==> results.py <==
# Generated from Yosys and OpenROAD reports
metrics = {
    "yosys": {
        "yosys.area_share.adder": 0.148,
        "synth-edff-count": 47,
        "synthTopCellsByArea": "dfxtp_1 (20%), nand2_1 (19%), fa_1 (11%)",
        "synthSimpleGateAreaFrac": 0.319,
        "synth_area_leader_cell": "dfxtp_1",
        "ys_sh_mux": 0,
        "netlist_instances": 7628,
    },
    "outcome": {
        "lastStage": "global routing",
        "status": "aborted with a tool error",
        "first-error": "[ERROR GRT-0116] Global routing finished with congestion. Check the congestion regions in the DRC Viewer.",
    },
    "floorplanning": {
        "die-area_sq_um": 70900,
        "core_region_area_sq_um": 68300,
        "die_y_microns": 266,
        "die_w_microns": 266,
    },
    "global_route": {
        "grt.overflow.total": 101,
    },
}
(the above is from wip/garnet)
<file path="flow/config.mk">
export PLATFORM = sky130hd
export DESIGN_NAME = registers_32x32
export DESIGN_NICKNAME = registers_32x32
export VERILOG_FILES = /design/flow/design.v
export SDC_FILE = /design/flow/constraint.sdc
export NUM_CORES = 4
export LEC_CHECK = 0
export ABC_AREA = 1
export CAP_MARGIN = 20
export CORE_MARGIN = 2
export CORE_UTILIZATION = 71
export CTS_CLUSTER_SIZE = 18
export HOLD_SLACK_MARGIN = 0.3
export SETUP_SLACK_MARGIN = 0.82
export SLEW_MARGIN = 20
</file>
<file path="flow/constraint.sdc">
create_clock -name core_clock -period 3.2 [get_ports {clk_i}]
set_input_delay 0.6400 -clock core_clock [delete_from_list [all_inputs] [get_ports {clk_i}]]
set_output_delay 0.6400 -clock core_clock [all_outputs]
set_load 0.01 [all_outputs]
</file>
<file path="flow/design.v">
module mux32
  (
   input [4:0] sel_i,
   input [31:0] data_i,
   output data_o
   );
   genvar i;
   wire [1:0] data_mux16_w;
   wire       data_mux32_w;
   assign data_mux32_w = (sel_i[4]) ? data_mux16_w[1] : data_mux16_w[0];
   assign data_o = data_mux32_w;
generate
   for(i=0;i<2;i=i+1)
     begin : mux16
	mux16 mux16
	 (
	  .sel_i(sel_i[3:0]),
	  .data_i(data_i[(i*16+15)-:16]),
	  .data_o(data_mux16_w[i])
	  );
     end 
endgenerate  
endmodule
module mux16
  (
   input [3:0] 	sel_i,
   input [15:0] data_i,
   output 	data_o
   );
   genvar 	i;
   wire [3:0] 	data_mux4_w;
   wire [1:0] 	data_mux8_w;
   wire 	data_mux16_w;
   assign data_mux8_w[0] = (sel_i[2]) ? data_mux4_w[1] : data_mux4_w[0];
   assign data_mux8_w[1] = (sel_i[2]) ? data_mux4_w[3] : data_mux4_w[2];
   assign data_mux16_w = (sel_i[3]) ? data_mux8_w[1] : data_mux8_w[0];
generate
   for(i=0;i<4;i=i+1)
     begin : mux4
	mux4 mux4
	 (
	  .sel_i(sel_i[1:0]),
	  .data_i(data_i[(i*4+3)-:4]),
	  .data_o(data_mux4_w[i])
	  );
     end 
endgenerate
   assign data_o = data_mux16_w;
endmodule
module mux4
  (
   input [1:0] sel_i,
   input [3:0] data_i,
   output data_o
   );
   reg 	  data_v;
   always @(*)
     case(sel_i)
       2'b00 : data_v = data_i[0];
       2'b01 : data_v = data_i[1];
       2'b10 : data_v = data_i[2];
       2'b11 : data_v = data_i[3];
     endcase
   assign data_o = data_v;
endmodule
module registers_32x32
  (
   input       clk_i,
   input       reset_ni,
   input       write_enable_i,
   input [4:0] register_addr_a_i,
   input [4:0] register_addr_b_i,
   input [4:0] register_write_i,
   input [31:0] write_data_i,
   output [31:0] read_data_a_o,
   output [31:0] read_data_b_o
   );
   integer 	 i;
   wire [4:0] 	 enable_data_w;
   reg 		 enable_register_v [1:31];
   reg [31:0] 	 register [1:31];
   assign enable_data_w = register_write_i & {5{write_enable_i}};
   always @(*)
     begin
	for(i=1;i<32;i=i+1)
	  begin
	     enable_register_v[i] = 1'b0;
	  end
	for(i=1;i<32;i=i+1)
	  begin
	     if (enable_data_w == i) enable_register_v[i] = 1'b1;
	  end 
     end 
   always @(posedge clk_i or negedge reset_ni)
     begin
	if (!reset_ni)
	  for(i=1;i<32;i=i+1)
	    begin
	       register[i] <= 32'b0;
	    end
	else
	  for(i=1;i<32;i=i+1)
	    begin
	       if (enable_register_v[i])
		 begin
		    register[i] <= write_data_i;
		 end
	    end 
     end 
   wire [31:0] decoded_read_a_data_w;
   wire [31:0] decoded_read_b_data_w;
   genvar      j;
generate
   for(j=0;j<32;j=j+1)
     begin : multiplexer
	mux32 mux32_a
	 (
	  .sel_i(register_addr_a_i),
	  .data_i({register[31][j],
		   register[30][j],
		   register[29][j],
		   register[28][j],
		   register[27][j],
		   register[26][j],
		   register[25][j],
		   register[24][j],
		   register[23][j],
		   register[22][j],
		   register[21][j],
		   register[20][j],
		   register[19][j],
		   register[18][j],
		   register[17][j],
		   register[16][j],
		   register[15][j],
		   register[14][j],
		   register[13][j],
		   register[12][j],
		   register[11][j],
		   register[10][j],
		   register[9][j],
		   register[8][j],
		   register[7][j],
		   register[6][j],
		   register[5][j],
		   register[4][j],
		   register[3][j],
		   register[2][j],
		   register[1][j],
		   1'b0}),
	  .data_o(decoded_read_a_data_w[j])
	  );
	mux32 mux32_b
	 (
	  .sel_i(register_addr_b_i),
	  .data_i({register[31][j],
		   register[30][j],
		   register[29][j],
		   register[28][j],
		   register[27][j],
		   register[26][j],
		   register[25][j],
		   register[24][j],
		   register[23][j],
		   register[22][j],
		   register[21][j],
		   register[20][j],
		   register[19][j],
		   register[18][j],
		   register[17][j],
		   register[16][j],
		   register[15][j],
		   register[14][j],
		   register[13][j],
		   register[12][j],
		   register[11][j],
		   register[10][j],
		   register[9][j],
		   register[8][j],
		   register[7][j],
		   register[6][j],
		   register[5][j],
		   register[4][j],
		   register[3][j],
		   register[2][j],
		   register[1][j],
		   1'b0}),
	  .data_o(decoded_read_b_data_w[j])
	  );
     end 
endgenerate 
   assign read_data_a_o = decoded_read_a_data_w;
   assign read_data_b_o = decoded_read_b_data_w;
endmodule 
</file>
**flow/run.sh**
```bash
#!/bin/bash
# the make line also repeats each setting of config.mk as NAME=value (left out here)
make -C /OpenROAD-flow-scripts/flow DESIGN_CONFIG=/design/flow/config.mk WORK_HOME=/design/flow/orfs CLKGATE_MAP_FILE= finish
```
**flow/config.mk**
```make
export PLATFORM = sky130hd
export DESIGN_NAME = pp_buffer_wrapper
export DESIGN_NICKNAME = pp_buffer_wrapper
export VERILOG_FILES = /design/flow/design.v
export SDC_FILE = /design/flow/constraint.sdc
export NUM_CORES = 4
export LEC_CHECK = 0
export ABC_AREA = 1
export CAP_MARGIN = 20
export CELL_PAD_IN_SITES_DETAIL_PLACEMENT = 2
export CORE_ASPECT_RATIO = 1.06
export CORE_MARGIN = 10
export CORE_UTILIZATION = 27
export CTS_CLUSTER_DIAMETER = 57
export HOLD_SLACK_MARGIN = 0.17
export MAX_ROUTING_LAYER = met4
export MIN_ROUTING_LAYER = met2
export PLACE_DENSITY_LB_ADDON = 0.03
export SETUP_SLACK_MARGIN = 0.25
export SLEW_MARGIN = 15
```
**flow/constraint.sdc**
```tcl
create_clock -name core_clock -period 2.46 [get_ports {clk}]
set_input_delay 0.4920 -clock core_clock [delete_from_list [all_inputs] [get_ports {clk}]]
set_output_delay 0.4920 -clock core_clock [all_outputs]
set_load 0.01 [all_outputs]
```
**flow/design.v**
```verilog
`timescale 1ns / 1ps
module Simple_Dual_BRAM #(
    parameter BRAM_DATA_WIDTH = 96,
    parameter BRAM_DEPTH = 256,
    parameter BRAM_ADDR_WIDTH = $clog2(BRAM_DEPTH)
)
(
    input clk,
    input we_a,
    input en_a,
    input [BRAM_ADDR_WIDTH - 1 : 0] addr_a,
    input [BRAM_DATA_WIDTH - 1 : 0] din_a,
    input en_b,
    input [BRAM_ADDR_WIDTH - 1 : 0] addr_b,
    output [BRAM_DATA_WIDTH - 1 : 0] dout_b
);
reg [BRAM_DATA_WIDTH - 1 : 0] dout_b_r;
assign dout_b = dout_b_r;
(* RAM_STYLE = "BLOCK" *) reg [BRAM_DATA_WIDTH - 1 : 0] ram [BRAM_DEPTH - 1 : 0];
always @(posedge clk) begin
    if (en_a)
        if (we_a)
            ram[addr_a] <= din_a;
    if (en_b)
        dout_b_r <= ram[addr_b];
end
endmodule
`timescale 1ns/1ps
module ddr_axi_read #(
    parameter DATA_WIDTH = 64,
    parameter ADDR_WIDTH = 29,
    parameter BURST_LEN_WIDTH = 8,
    parameter NUM_BURST_WIDTH = 8
)
(
    input ACLK,
    input ARESETN,
    input rd_start,
    input [BURST_LEN_WIDTH - 1 : 0] rd_burst_len, 
    input [ADDR_WIDTH - 1 : 0] rd_start_addr,
    input [NUM_BURST_WIDTH - 1 : 0] rd_num_burst,  
    output rd_ready,  
    output [DATA_WIDTH - 1 : 0] rd_fifo_data,
    output rd_fifo_we,
    output rd_done,  
    output [3 : 0] m_axi_arid,
    output [ADDR_WIDTH - 1 : 0] m_axi_araddr,
    output [BURST_LEN_WIDTH - 1 : 0] m_axi_arlen,
    output [2 : 0] m_axi_arsize,
    output [1 : 0] m_axi_arburst,
    output [0 : 0] m_axi_arlock,
    output [3 : 0] m_axi_arcache,
    output [2 : 0] m_axi_arprot,
    output [3 : 0] m_axi_arqos,
    output m_axi_arvalid,
    input m_axi_arready,
    output m_axi_rready,
    input m_axi_rlast,
    input m_axi_rvalid,
    input [1 : 0] m_axi_rresp,
    input [3 : 0] m_axi_rid,
    input [DATA_WIDTH - 1 : 0] m_axi_rdata
);
    localparam S_RD_IDLE = 3'd0;
    localparam S_RA_START = 3'd1;
    localparam S_RA_WAIT = 3'd2;
    localparam S_RD_PROC = 3'd3;
    localparam S_RD_DONE = 3'd4;
    reg [2 : 0] rd_state;
    reg [2 : 0] rd_state_d1;
    always @(posedge ACLK) begin
        rd_state_d1 <= rd_state;
    end
    reg [ADDR_WIDTH - 1 : 0] m_axi_araddr_reg;
    reg [BURST_LEN_WIDTH - 1 : 0] m_axi_arlen_reg;
    reg m_axi_arvalid_reg;
    assign m_axi_arid = 4'b1111;
    assign m_axi_arsize = 3'b011;  
    assign m_axi_arburst = 2'b01;  
    assign m_axi_arlock = 1'b0;  
    assign m_axi_arcache = 4'b0011;  
    assign m_axi_arprot = 3'b000;  
    assign m_axi_arqos = 4'b0000;  
    assign m_axi_rready = 1'b1;
    reg [NUM_BURST_WIDTH - 1 : 0] num_burst_counter;  
    reg [NUM_BURST_WIDTH - 1 : 0] num_burst_rd_counter;  
    always @(posedge ACLK or negedge ARESETN) begin
        if (~ARESETN) begin
            num_burst_counter <= 0;
        end else if (rd_state == S_RD_IDLE & rd_start) begin
            num_burst_counter <= rd_num_burst - 1;
        end else if (rd_state == S_RA_WAIT & (m_axi_arvalid & m_axi_arready)) begin
            num_burst_counter <= num_burst_counter - 1;
        end
    end
    always @(posedge ACLK or negedge ARESETN) begin
        if (~ARESETN) begin
            num_burst_rd_counter <= 0;
        end else if (rd_state == S_RD_IDLE & rd_start) begin
            num_burst_rd_counter <= rd_num_burst;
        end else if (rd_state != S_RD_IDLE & (m_axi_rlast & m_axi_rvalid & m_axi_rready)) begin
            num_burst_rd_counter <= num_burst_rd_counter - 1;
        end
    end
    always @(posedge ACLK or negedge ARESETN) begin
        if (!ARESETN) begin
            rd_state <= S_RD_IDLE;
            m_axi_araddr_reg <= 0;
            m_axi_arlen_reg <= 0;
            m_axi_arvalid_reg <= 0;
        end else begin
            case (rd_state)
                S_RD_IDLE: begin
                    if (rd_start) begin
                        rd_state <= S_RA_START;
                        m_axi_araddr_reg <= rd_start_addr;
                        m_axi_arlen_reg <= rd_burst_len - 1;
                    end
                end
                S_RA_START: begin
                    rd_state <= S_RA_WAIT;
                    m_axi_arvalid_reg <= 1;
                end
                S_RA_WAIT: begin
                    if (m_axi_arvalid & m_axi_arready) begin
                        if (num_burst_counter == 0) begin
                            rd_state <= S_RD_PROC;
                            m_axi_arvalid_reg <= 0;
                        end else if (num_burst_counter > 0) begin
                            rd_state <= S_RA_START;
                            m_axi_arvalid_reg <= 0;
                            m_axi_araddr_reg <= m_axi_araddr_reg + ((m_axi_arlen_reg + 1) << m_axi_arsize);
                        end
                    end
                end
                S_RD_PROC: begin
                    if (num_burst_rd_counter == 0) begin
                        rd_state <= S_RD_DONE;
                    end
                end
                S_RD_DONE: begin
                    rd_state <= S_RD_IDLE;
                end
            endcase
        end
    end
    assign rd_ready = (rd_state == S_RD_IDLE);
    assign m_axi_arvalid = m_axi_arvalid_reg;
    assign m_axi_araddr = m_axi_araddr_reg;
    assign m_axi_arlen = m_axi_arlen_reg;
    assign rd_done = (rd_state == S_RD_DONE);
    assign rd_fifo_we = m_axi_rvalid & m_axi_rready;
    assign rd_fifo_data = m_axi_rdata;
endmodule
`timescale 1ns / 1ps
module pp_buffer_wrapper #(
    parameter BRAM0_DEPTH = 32,
    parameter BRAM0_DW = 64,
    parameter BRAM1_DEPTH = 32,
    parameter BRAM1_DW = 64,
    parameter BURST_LEN_WIDTH = 8,
    parameter NUM_BURST_WIDTH = 8,
    parameter DDR_ADDR_WIDTH = 29,
    parameter DDR_DW = 64,
    parameter BRAM0_ADDR_WIDTH = $clog2(BRAM0_DEPTH),
    parameter BRAM1_ADDR_WIDTH = $clog2(BRAM1_DEPTH)
)
(
    input clk,
    input rst_n,
    input rd_start,
    input [BURST_LEN_WIDTH - 1 : 0] rd_burst_len,
    input [NUM_BURST_WIDTH - 1 : 0] rd_num_burst,
    input [DDR_ADDR_WIDTH - 1 : 0] rd_start_addr,    
    output rd_ready,
    output rd_done,
    input [BRAM0_ADDR_WIDTH - 1 : 0] rd_start_bram_addr,
    input bram0_r_en,
    input bram1_r_en,
    output [BRAM0_DW - 1 : 0] bram0_rdata,
    output [BRAM1_DW - 1 : 0] bram1_rdata,
    input [BRAM0_ADDR_WIDTH - 1 : 0] bram0_r_addr,
    input [BRAM1_ADDR_WIDTH - 1 : 0] bram1_r_addr,
    output [3: 0] m_axi_arid,
    output [DDR_ADDR_WIDTH - 1 : 0] m_axi_araddr,
    output [BURST_LEN_WIDTH - 1 : 0] m_axi_arlen,
    output [2 : 0] m_axi_arsize,
    output [1 : 0] m_axi_arburst,
    output         m_axi_arlock,
    output [3 : 0] m_axi_arcache,
    output [2 : 0] m_axi_arprot,
    output [3 : 0] m_axi_arqos,
    output         m_axi_arvalid,
    input          m_axi_arready,
    output m_axi_rready,
    input m_axi_rlast,
    input m_axi_rvalid,
    input [1 : 0] m_axi_rresp,
    input [3 : 0] m_axi_rid,
    input [DDR_DW - 1 : 0] m_axi_rdata
);
reg [1 : 0] d2b_active_bram;  
reg [BRAM0_ADDR_WIDTH - 1 : 0] d2b_bram_addr;
wire [BRAM0_ADDR_WIDTH - 1 : 0] bram0_w_addr;
wire [BRAM1_ADDR_WIDTH - 1 : 0] bram1_w_addr;
wire [BRAM0_DW - 1 : 0] bram0_wdata;
wire [BRAM1_DW - 1 : 0] bram1_wdata;
wire [BRAM0_DW - 1 : 0] rd_fifo_data;
wire rd_fifo_we;
wire bram0_w_en, bram1_w_en;
wire bram0_we, bram1_we;
always @(posedge clk or negedge rst_n) begin
    if (~rst_n) begin
        d2b_active_bram <= 2'b01;  
    end else if (rd_done) begin
        d2b_active_bram <= ~d2b_active_bram;  
    end
end
always @(posedge clk or negedge rst_n) begin
    if (~rst_n) begin
        d2b_bram_addr <= 0;
    end else if (rd_start & rd_ready) begin
        d2b_bram_addr <= rd_start_bram_addr;
    end else if (rd_fifo_we) begin
        d2b_bram_addr <= d2b_bram_addr + 1;
    end
end
assign bram0_w_en = 1;
assign bram1_w_en = 1;
assign bram0_wdata = (d2b_active_bram[0])? rd_fifo_data : 0;
assign bram1_wdata = (d2b_active_bram[1])? rd_fifo_data : 0;
assign bram0_we = (d2b_active_bram[0])? rd_fifo_we : 0;
assign bram1_we = (d2b_active_bram[1])? rd_fifo_we : 0;
assign bram0_w_addr = (d2b_active_bram[0])? d2b_bram_addr : 0;
assign bram1_w_addr = (d2b_active_bram[1])? d2b_bram_addr : 0;
ddr_axi_read #(
    .DATA_WIDTH(DDR_DW), 
    .ADDR_WIDTH(DDR_ADDR_WIDTH), 
    .BURST_LEN_WIDTH(BURST_LEN_WIDTH), 
    .NUM_BURST_WIDTH(NUM_BURST_WIDTH) 
)
inst_ddr_axi_read
(
    .ACLK(clk), 
    .ARESETN(rst_n), 
    .rd_start(rd_start), 
    .rd_burst_len(rd_burst_len), 
    .rd_start_addr(rd_start_addr), 
    .rd_num_burst(rd_num_burst), 
    .rd_ready(rd_ready), 
    .rd_fifo_data(rd_fifo_data), 
    .rd_fifo_we(rd_fifo_we), 
    .rd_done(rd_done), 
    .m_axi_arid(m_axi_arid), 
    .m_axi_araddr(m_axi_araddr), 
    .m_axi_arlen(m_axi_arlen), 
    .m_axi_arsize(m_axi_arsize), 
    .m_axi_arburst(m_axi_arburst), 
    .m_axi_arlock(m_axi_arlock), 
    .m_axi_arcache(m_axi_arcache), 
    .m_axi_arprot(m_axi_arprot), 
    .m_axi_arqos(m_axi_arqos), 
    .m_axi_arvalid(m_axi_arvalid), 
    .m_axi_arready(m_axi_arready), 
    .m_axi_rready(m_axi_rready), 
    .m_axi_rlast(m_axi_rlast), 
    .m_axi_rvalid(m_axi_rvalid), 
    .m_axi_rresp(m_axi_rresp), 
    .m_axi_rid(m_axi_rid), 
    .m_axi_rdata(m_axi_rdata) 
);
Simple_Dual_BRAM #(
    .BRAM_DATA_WIDTH(BRAM0_DW),
    .BRAM_DEPTH(BRAM0_DEPTH),
    .BRAM_ADDR_WIDTH(BRAM0_ADDR_WIDTH)
)
inst0_Simple_Dual_BRAM
(
    .clk(clk),
    .we_a(bram0_we),
    .en_a(bram0_w_en),
    .addr_a(bram0_w_addr),
    .din_a(bram0_wdata),
    .en_b(bram0_r_en),
    .addr_b(bram0_r_addr),
    .dout_b(bram0_rdata)
);
Simple_Dual_BRAM #(
    .BRAM_DATA_WIDTH(BRAM1_DW),
    .BRAM_DEPTH(BRAM1_DEPTH),
    .BRAM_ADDR_WIDTH(BRAM1_ADDR_WIDTH)
)
inst1_Simple_Dual_BRAM
(
    .clk(clk),
    .we_a(bram1_we),
    .en_a(bram1_w_en),
    .addr_a(bram1_w_addr),
    .din_a(bram1_wdata),
    .en_b(bram1_r_en),
    .addr_b(bram1_r_addr),
    .dout_b(bram1_rdata)
);
endmodule
```
==> flow_metrics.py, run 1 <==
# Metrics from the implementation run
metrics = {
    "power_and_ir_drop": {
        "seqPwrFrac_pct": 46.5,
        "p_switching_mw": 41.44,
        "p_clk_mw": 81.9,
        "cellPowerDensity_mw_per_mm2": 781.4,
        "pwr-share-clk_pct": 47.9,
        "p_leak_nw": 66.96,
        "irDropWorstVdd_mv": 0.6770,
        "top_power_group": "the clock network",
        "p_int_mw": 129.8,
        "combPwrFrac_pct": 5.7,
        "p_seq_mw": 79.6,
        "sw_frac_of_total_pct": 24.20,
        "comb-power_mw": 9.70,
    },
    "synthesis": {
        "logic_family": "simple AND/OR/NAND/NOR gates",
        "synth.most_common_cell": "edfxtp_1",
        "mux_share_pct": 0,
        "syn_area_mm2": 0.1698,
        "synth_flops": 4288,
        "yosys.area_share.aoi_pct": 10.21,
        "xor_share_pct": 0.1135,
        "ys_sh_simple_pct": 10.79,
        "yosys_area_mm2": 0.1698,
        "ff_type": "edfxtp_1",
        "synth-async-reset-ratio_pct": 1.493,
        "yosysWarnings": 3,
        "ys_sh_adder_pct": 0.1223,
        "yosys.area.top_type": "edfxtp_1",
        "postSynthAreaPerCell_um2": 12.82,
        "ys_cells": 13250,
        "ys_types": 47,
        "ys_top_cells_by_count": "4224 x edfxtp_1, 2179 x nor2_1, 2068 x o21ai_0",
        "syn-instance-count": 13250,
        "edf_count": 4224,
        "yosysTopAreaCellShare_pct": 74.69,
        "synthTopCellsByArea": "edfxtp_1 75%, o21ai_0 6.1%, nor2_1 4.8%, nand2_1 3.6%, o22ai_1 3.5%",
        "yosysSeqAreaShare_pct": 75.63,
    },
    "worst_setup_path": {
        "r2r_end": "inst_ddr_axi_read.m_axi_araddr_reg[21]",
        "cp_top_family": "simple AND/OR/NAND/NOR gates",
        "cp.depth": 19,
        "r2r-start": "inst_ddr_axi_read.m_axi_arlen_reg[0]",
        "path_buffers": 6,
        "worstPathRequired_ps": 3470,
        "startpoint": "inst_ddr_axi_read.m_axi_arlen_reg[0]",
        "cp.arrival_ps": 3640,
        "cp_max_fo": 4,
        "cp_cell_sequence": "ha_4 -> nand3_4 -> buf_4 -> buf_6 -> xor2_1 -> inv_1 -> ha_4 -> buf_4 -> nand2_1 -> nand2_2 -> inv_1 -> nand2_1 -> nand2_2 -> nand3_4 -> buf_6 -> nand3b_1 -> nand3_1 -> nand2_1 -> nand2_1",
        "r2r_slack_ps": -160,
        "critPathLaunchType": "register",
        "slowest_delay_ps": 420,
        "rr_worst_depth": 19,
        "cp-endpoint": "inst_ddr_axi_read.m_axi_araddr_reg[21]",
        "worstSetupEndpointType": "register",
        "cp_slowest_cell": "dfrtp_1",
        "critical_path_class": "reg -> reg",
        "cpMostUsedCell": "nand2_1",
    },
    "worst_hold_path": {
        "min_from": "rd_start_addr[6]",
        "hold_path_depth": 4,
        "whs_endpoint": "inst_ddr_axi_read.m_axi_araddr_reg[6]",
        "hold_path_class": "in -> reg",
    },
    "placed_design": {
        "placed_area_mm2": 0.1987,
        "hpwl_um": 451800,
        "place_congestion": 0.8627,
        "pre_cts_ws_ps": -526.2,
        "port_buffers": 299,
        "place_inst": 22390,
    },
    "layout": {
        "final_area_mm2": 0.2191,
        "final_core_util_pct": 34.99,
        "syn2layout_area_growth_pct": 29.02,
        "instances_no_fill": 23580,
        "fillers": 63950,
        "nets": 15000,
    },
    "die": {
        "die_w_um": 790.3,
        "die_y_um": 836.5,
        "initCoreUtil_pct": 27.12,
        "coreArea_mm2": 0.6263,
        "boundaryPins": 328,
        "die_area_mm2": 0.6611,
        "num_rows": 299,
    },
    "sta": {
        "timing.final.ws_setup_ps": -163.0,
        "finalClockSkew_ps": 58.86,
        "min_period_ps": 2623,
        "hold_viol": 0,
        "max_freq_mhz": 381.2,
        "fin_crit_sh_pct": 106.6,
        "setup_viol": 22,
        "relSlewSlack_pct": 36.06,
        "tightest_slew_ps": 958.1,
        "rsz0062_at_grt": "true",
        "drv_slew": 0,
    },
    "grt": {
        "grt_max_degree": 91,
        "grt_usage_pct": 32.73,
        "antenna_found_initial": 0,
        "grt_pass1_wl_um": 1011000,
        "grt_pass1_vias": 186600,
        "grt_remaining_overflow": 0,
    },
    "clock_network": {
        "cts_buffer_depth": 4,
        "h-tree-depth": 6,
        "root_buffer": "clkbuf_16",
        "clk_pin_slew_ps": 50,
        "cts-buffers-inserted": 564,
        "insertion_delay_ps": 1160,
        "cts_tree": "done",
        "cts_sinks": 4288,
    },
    "routing": {
        "wl_per_cell_um": 30.52,
        "wirelength_met1_um": 0,
        "drt_iter0_markers": 21850,
        "dr_wl_met2_um": 382600,
        "viasPerCell": 6.631,
        "met3WireLength_um": 309100,
        "dr_total_vias": 156400,
        "drt_pass1_iterations": 10,
        "top_layer_used": "met4",
        "wl_um": 719900,
        "drcViolationCount": 0,
        "ant_nets": 0,
    },
    "job": {
        "warnings": 38,
        "drv_cap": 0,
    },
    "status": {
        "violations": "negative setup slack",
        "outcome": "complete, but fails checks",
    },
}
-- metal layers --
layer  track usage, %  vias to the layer above
li1                 -                    51760
met1                -                    51840
met2            38.43                    50100
met3            43.30                     2691
met4            3.454                        0
met5                -                        -
-- repair_timing --
item | in CTS | in global routing
endpoints found under the hold margin | 266 | 0
setup endpoints to repair | 2220 | 2459
gates cloned | 0 | 14
hold buffers | 48 | 0
resized | 1015 | 117
pin swaps | 63 | 70
setup buffers | 58 | 38
-- cell type report --
class                      count  area, um^2  share of cell area [%]
antenna                       33       82.58                 0.03769
clock buffer                 690       15010                   6.850
clock inverter               308        2748                   1.254
inverter                     242        1052                  0.4802
multi-input combinational   7806       37700                   17.21
sequential                  4288      128500                   58.64
tap                         8277       10360                   4.726
timing repair buffer        1939       23680                   10.81
-- metrics by stage --
step | setup TNS, ps | power (mW) | hold WS, ps
2_1_floorplan | -409830 | 85.18 | 196.4
3_3_place_gp | -277710 | 90.33 | 469.7
3_5_place_dp | -393160 | 90.45 | 479.0
4_1_cts | -1303 | 171.6 | 170.6
5_1_grt | -5219 | 176.2 | 214.2
6_report | -1824 | 171.2 | 202.9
----------
→ Problem details: Give the lines of the material above again, exactly, from its first line through the line that contains "with a tool" and no further.

→ Answer for this exercise:
==> results.py <==
# Generated from Yosys and OpenROAD reports
metrics = {
    "yosys": {
        "yosys.area_share.adder": 0.148,
        "synth-edff-count": 47,
        "synthTopCellsByArea": "dfxtp_1 (20%), nand2_1 (19%), fa_1 (11%)",
        "synthSimpleGateAreaFrac": 0.319,
        "synth_area_leader_cell": "dfxtp_1",
        "ys_sh_mux": 0,
        "netlist_instances": 7628,
    },
    "outcome": {
        "lastStage": "global routing",
        "status": "aborted with a tool error",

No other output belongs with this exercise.